> _INPUT FOR THIS TASK_:

++++

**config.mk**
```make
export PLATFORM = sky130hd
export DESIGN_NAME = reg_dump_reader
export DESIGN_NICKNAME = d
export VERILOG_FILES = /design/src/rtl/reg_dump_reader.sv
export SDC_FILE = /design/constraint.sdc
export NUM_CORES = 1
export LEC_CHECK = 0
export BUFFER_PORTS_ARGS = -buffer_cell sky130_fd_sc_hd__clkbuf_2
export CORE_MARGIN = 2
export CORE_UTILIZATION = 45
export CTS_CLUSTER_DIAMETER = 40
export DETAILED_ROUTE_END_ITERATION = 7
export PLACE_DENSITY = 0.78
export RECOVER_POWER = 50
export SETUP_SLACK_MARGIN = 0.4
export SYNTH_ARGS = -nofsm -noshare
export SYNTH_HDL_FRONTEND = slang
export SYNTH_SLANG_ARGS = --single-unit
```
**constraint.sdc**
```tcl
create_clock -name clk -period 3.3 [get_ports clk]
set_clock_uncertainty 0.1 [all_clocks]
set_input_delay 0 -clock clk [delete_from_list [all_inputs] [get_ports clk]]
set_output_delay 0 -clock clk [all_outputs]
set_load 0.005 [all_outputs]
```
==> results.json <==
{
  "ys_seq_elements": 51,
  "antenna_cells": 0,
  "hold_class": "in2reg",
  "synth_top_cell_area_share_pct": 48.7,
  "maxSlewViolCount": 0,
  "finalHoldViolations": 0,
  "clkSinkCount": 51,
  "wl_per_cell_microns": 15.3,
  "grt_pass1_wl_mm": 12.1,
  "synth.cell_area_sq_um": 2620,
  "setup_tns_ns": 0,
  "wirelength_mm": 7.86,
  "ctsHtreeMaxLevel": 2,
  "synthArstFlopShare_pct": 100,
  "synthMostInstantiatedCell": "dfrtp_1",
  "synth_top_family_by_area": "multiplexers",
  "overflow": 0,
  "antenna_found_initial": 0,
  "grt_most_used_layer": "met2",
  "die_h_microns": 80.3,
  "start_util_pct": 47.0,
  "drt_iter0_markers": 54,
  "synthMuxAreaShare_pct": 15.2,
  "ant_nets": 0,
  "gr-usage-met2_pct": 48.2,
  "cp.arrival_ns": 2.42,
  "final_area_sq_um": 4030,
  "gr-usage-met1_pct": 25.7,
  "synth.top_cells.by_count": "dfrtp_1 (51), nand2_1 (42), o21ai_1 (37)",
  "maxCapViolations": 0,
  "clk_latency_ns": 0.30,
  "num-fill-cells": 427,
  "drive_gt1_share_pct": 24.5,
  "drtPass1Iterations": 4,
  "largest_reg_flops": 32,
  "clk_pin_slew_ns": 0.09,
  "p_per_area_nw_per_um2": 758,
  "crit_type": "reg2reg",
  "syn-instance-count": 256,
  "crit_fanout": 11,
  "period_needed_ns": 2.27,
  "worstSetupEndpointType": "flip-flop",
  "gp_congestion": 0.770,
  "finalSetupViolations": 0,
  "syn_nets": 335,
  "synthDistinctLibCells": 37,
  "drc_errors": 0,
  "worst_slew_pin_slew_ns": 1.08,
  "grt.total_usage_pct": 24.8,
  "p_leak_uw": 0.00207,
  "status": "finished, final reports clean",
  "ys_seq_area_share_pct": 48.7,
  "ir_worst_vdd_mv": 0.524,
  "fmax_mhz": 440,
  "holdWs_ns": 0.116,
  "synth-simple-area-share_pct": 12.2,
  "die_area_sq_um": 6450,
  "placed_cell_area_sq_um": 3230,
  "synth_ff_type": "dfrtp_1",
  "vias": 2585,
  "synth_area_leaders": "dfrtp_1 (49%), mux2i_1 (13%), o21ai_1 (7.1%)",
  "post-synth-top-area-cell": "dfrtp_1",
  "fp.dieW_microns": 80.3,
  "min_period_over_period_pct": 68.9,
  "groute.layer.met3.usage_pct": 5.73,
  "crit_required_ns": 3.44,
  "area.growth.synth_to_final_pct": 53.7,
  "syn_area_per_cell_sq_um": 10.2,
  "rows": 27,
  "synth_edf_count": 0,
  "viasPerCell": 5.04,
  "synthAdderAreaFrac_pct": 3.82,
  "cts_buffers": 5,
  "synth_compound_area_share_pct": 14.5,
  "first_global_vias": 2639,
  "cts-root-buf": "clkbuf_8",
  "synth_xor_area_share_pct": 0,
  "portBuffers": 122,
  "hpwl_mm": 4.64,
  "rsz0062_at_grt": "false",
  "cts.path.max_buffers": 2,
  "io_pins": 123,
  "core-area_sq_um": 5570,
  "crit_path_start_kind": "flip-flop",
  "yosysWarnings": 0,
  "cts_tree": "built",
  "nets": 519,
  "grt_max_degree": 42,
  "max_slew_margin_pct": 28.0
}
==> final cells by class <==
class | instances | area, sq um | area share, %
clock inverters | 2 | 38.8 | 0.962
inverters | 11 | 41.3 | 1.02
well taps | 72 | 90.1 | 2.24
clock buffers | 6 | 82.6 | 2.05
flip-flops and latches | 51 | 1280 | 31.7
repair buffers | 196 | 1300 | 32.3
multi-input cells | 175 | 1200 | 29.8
==> config.mk <==
export PLATFORM = sky130hd
export DESIGN_NAME = ps2_host_tx_flat
export DESIGN_NICKNAME = d
export VERILOG_FILES = /design/src/rtl/ps2_host_tx_if.sv /design/src/rtl/ps2_host_tx.sv /design/src/flat_wrapper.sv
export SDC_FILE = /design/constraint.sdc
export NUM_CORES = 1
export LEC_CHECK = 0
export ABC_AREA = 1
export CORE_MARGIN = 1.5
export CORE_UTILIZATION = 40
export DETAILED_ROUTE_END_ITERATION = 8
export GPL_ROUTABILITY_DRIVEN = 0
export HOLD_SLACK_MARGIN = 0.08
export SLEW_MARGIN = 40
export SYNTH_ARGS = -nofsm -noshare
export SYNTH_HDL_FRONTEND = slang
export SYNTH_SLANG_ARGS = --single-unit
export TNS_END_PERCENT = 5
==> constraint.sdc <==
create_clock -name clk -period 5.2 [get_ports clk]
set_input_delay 1.04 -clock clk [delete_from_list [all_inputs] [get_ports clk]]
set_output_delay 1.04 -clock clk [all_outputs]
set_load 0.02 [all_outputs]
==> src/rtl/ps2_host_tx_if.sv <==
// Command handshake between a requester and the PS/2 host transmitter.
interface ps2_host_tx_if;
  logic       tx_valid;
  logic [7:0] tx_data;
  logic       tx_ready;
  logic       tx_done;
  logic       tx_err;
  logic       busy;

  modport master (output tx_valid, tx_data, input tx_ready, tx_done, tx_err, busy);
  modport slave  (input tx_valid, tx_data, output tx_ready, tx_done, tx_err, busy);
endinterface
File: src/rtl/cond_check.sv
// Combinational ARM condition evaluation against NZCV flags.
// NV (1111) never passes.
module cond_check
  import cpu_pkg::*;
(
  input  logic [3:0] cond,
  input  logic [3:0] status,
  output logic       pass
);

  logic n, z, c, v;
  assign {n, z, c, v} = status;

  always_comb begin
    pass = 1'b0;
    unique case (cond)
      COND_EQ: pass = z;
      COND_NE: pass = !z;
      COND_CS: pass = c;
      COND_CC: pass = !c;
      COND_MI: pass = n;
      COND_PL: pass = !n;
      COND_VS: pass = v;
      COND_VC: pass = !v;
      COND_HI: pass = c && !z;
      COND_LS: pass = !c || z;
      COND_GE: pass = (n == v);
      COND_LT: pass = (n != v);
      COND_GT: pass = !z && (n == v);
      COND_LE: pass = z || (n != v);
      COND_AL: pass = 1'b1;
      COND_NV: pass = 1'b0;
      default: pass = 1'b0;
    endcase
  end

endmodule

++++

The records above are to be set down again exactly as written.

> _EXPECTED OUTPUT_:
**config.mk**
```make
export PLATFORM = sky130hd
export DESIGN_NAME = reg_dump_reader
export DESIGN_NICKNAME = d
export VERILOG_FILES = /design/src/rtl/reg_dump_reader.sv
export SDC_FILE = /design/constraint.sdc
export NUM_CORES = 1
export LEC_CHECK = 0
export BUFFER_PORTS_ARGS = -buffer_cell sky130_fd_sc_hd__clkbuf_2
export CORE_MARGIN = 2
export CORE_UTILIZATION = 45
export CTS_CLUSTER_DIAMETER = 40
export DETAILED_ROUTE_END_ITERATION = 7
export PLACE_DENSITY = 0.78
export RECOVER_POWER = 50
export SETUP_SLACK_MARGIN = 0.4
export SYNTH_ARGS = -nofsm -noshare
export SYNTH_HDL_FRONTEND = slang
export SYNTH_SLANG_ARGS = --single-unit
```
**constraint.sdc**
```tcl
create_clock -name clk -period 3.3 [get_ports clk]
set_clock_uncertainty 0.1 [all_clocks]
set_input_delay 0 -clock clk [delete_from_list [all_inputs] [get_ports clk]]
set_output_delay 0 -clock clk [all_outputs]
set_load 0.005 [all_outputs]
```
==> results.json <==
{
  "ys_seq_elements": 51,
  "antenna_cells": 0,
  "hold_class": "in2reg",
  "synth_top_cell_area_share_pct": 48.7,
  "maxSlewViolCount": 0,
  "finalHoldViolations": 0,
  "clkSinkCount": 51,
  "wl_per_cell_microns": 15.3,
  "grt_pass1_wl_mm": 12.1,
  "synth.cell_area_sq_um": 2620,
  "setup_tns_ns": 0,
  "wirelength_mm": 7.86,
  "ctsHtreeMaxLevel": 2,
  "synthArstFlopShare_pct": 100,
  "synthMostInstantiatedCell": "dfrtp_1",
  "synth_top_family_by_area": "multiplexers",
  "overflow": 0,
  "antenna_found_initial": 0,
  "grt_most_used_layer": "met2",
  "die_h_microns": 80.3,
  "start_util_pct": 47.0,
  "drt_iter0_markers": 54,
  "synthMuxAreaShare_pct": 15.2,
  "ant_nets": 0,
  "gr-usage-met2_pct": 48.2,
  "cp.arrival_ns": 2.42,
  "final_area_sq_um": 4030,
  "gr-usage-met1_pct": 25.7,
  "synth.top_cells.by_count": "dfrtp_1 (51), nand2_1 (42), o21ai_1 (37)",
  "maxCapViolations": 0,
  "clk_latency_ns": 0.30,
  "num-fill-cells": 427,
  "drive_gt1_share_pct": 24.5,
  "drtPass1Iterations": 4,
  "largest_reg_flops": 32,
  "clk_pin_slew_ns": 0.09,
  "p_per_area_nw_per_um2": 758,
  "crit_type": "reg2reg",
  "syn-instance-count": 256,
  "crit_fanout": 11,
  "period_needed_ns": 2.27,
  "worstSetupEndpointType": "flip-flop",
  "gp_congestion": 0.770,
  "finalSetupViolations": 0,
  "syn_nets": 335,
  "synthDistinctLibCells": 37,
  "drc_errors": 0,
  "worst_slew_pin_slew_ns": 1.08,
  "grt.total_usage_pct": 24.8,
  "p_leak_uw": 0.00207,
  "status": "finished, final reports clean",
  "ys_seq_area_share_pct": 48.7,
  "ir_worst_vdd_mv": 0.524,
  "fmax_mhz": 440,
  "holdWs_ns": 0.116,
  "synth-simple-area-share_pct": 12.2,
  "die_area_sq_um": 6450,
  "placed_cell_area_sq_um": 3230,
  "synth_ff_type": "dfrtp_1",
  "vias": 2585,
  "synth_area_leaders": "dfrtp_1 (49%), mux2i_1 (13%), o21ai_1 (7.1%)",
  "post-synth-top-area-cell": "dfrtp_1",
  "fp.dieW_microns": 80.3,
  "min_period_over_period_pct": 68.9,
  "groute.layer.met3.usage_pct": 5.73,
  "crit_required_ns": 3.44,
  "area.growth.synth_to_final_pct": 53.7,
  "syn_area_per_cell_sq_um": 10.2,
  "rows": 27,
  "synth_edf_count": 0,
  "viasPerCell": 5.04,
  "synthAdderAreaFrac_pct": 3.82,
  "cts_buffers": 5,
  "synth_compound_area_share_pct": 14.5,
  "first_global_vias": 2639,
  "cts-root-buf": "clkbuf_8",
  "synth_xor_area_share_pct": 0,
  "portBuffers": 122,
  "hpwl_mm": 4.64,
  "rsz0062_at_grt": "false",
  "cts.path.max_buffers": 2,
  "io_pins": 123,
  "core-area_sq_um": 5570,
  "crit_path_start_kind": "flip-flop",
  "yosysWarnings": 0,
  "cts_tree": "built",
  "nets": 519,
  "grt_max_degree": 42,
  "max_slew_margin_pct": 28.0
}
==> final cells by class <==
class | instances | area, sq um | area share, %
clock inverters | 2 | 38.8 | 0.962
inverters | 11 | 41.3 | 1.02
well taps | 72 | 90.1 | 2.24
clock buffers | 6 | 82.6 | 2.05
flip-flops and latches | 51 | 1280 | 31.7
repair buffers | 196 | 1300 | 32.3
multi-input cells | 175 | 1200 | 29.8
==> config.mk <==
export PLATFORM = sky130hd
export DESIGN_NAME = ps2_host_tx_flat
export DESIGN_NICKNAME = d
export VERILOG_FILES = /design/src/rtl/ps2_host_tx_if.sv /design/src/rtl/ps2_host_tx.sv /design/src/flat_wrapper.sv
export SDC_FILE = /design/constraint.sdc
export NUM_CORES = 1
export LEC_CHECK = 0
export ABC_AREA = 1
export CORE_MARGIN = 1.5
export CORE_UTILIZATION = 40
export DETAILED_ROUTE_END_ITERATION = 8
export GPL_ROUTABILITY_DRIVEN = 0
export HOLD_SLACK_MARGIN = 0.08
export SLEW_MARGIN = 40
export SYNTH_ARGS = -nofsm -noshare
export SYNTH_HDL_FRONTEND = slang
export SYNTH_SLANG_ARGS = --single-unit
export TNS_END_PERCENT = 5
==> constraint.sdc <==
create_clock -name clk -period 5.2 [get_ports clk]
set_input_delay 1.04 -clock clk [delete_from_list [all_inputs] [get_ports clk]]
set_output_delay 1.04 -clock clk [all_outputs]
set_load 0.02 [all_outputs]
==> src/rtl/ps2_host_tx_if.sv <==
// Command handshake between a requester and the PS/2 host transmitter.
interface ps2_host_tx_if;
  logic       tx_valid;
  logic [7:0] tx_data;
  logic       tx_ready;
  logic       tx_done;
  logic       tx_err;
  logic       busy;

  modport master (output tx_valid, tx_data, input tx_ready, tx_done, tx_err, busy);
  modport slave  (input tx_valid, tx_data, output tx_ready, tx_done, tx_err, busy);
endinterface
File: src/rtl/cond_check.sv
// Combinational ARM condition evaluation against NZCV flags.
// NV (1111) never passes.
module cond_check
  import cpu_pkg::*;
(
  input  logic [3:0] cond,
  input  logic [3:0] status,
  output logic       pass
);

  logic n, z, c, v;
  assign {n, z, c, v} = status;

  always_comb begin
    pass = 1'b0;
    unique case (cond)
      COND_EQ: pass = z;
      COND_NE: pass = !z;
      COND_CS: pass = c;
      COND_CC: pass = !c;
      COND_MI: pass = n;
      COND_PL: pass = !n;
      COND_VS: pass = v;
      COND_VC: pass = !v;
      COND_HI: pass = c && !z;
      COND_LS: pass = !c || z;
      COND_GE: pass = (n == v);
      COND_LT: pass = (n != v);
      COND_GT: pass = !z && (n == v);
      COND_LE: pass = z || (n != v);
      COND_AL: pass = 1'b1;
      COND_NV: pass = 1'b0;
      default: pass = 1'b0;
    endcase
  end

endmodule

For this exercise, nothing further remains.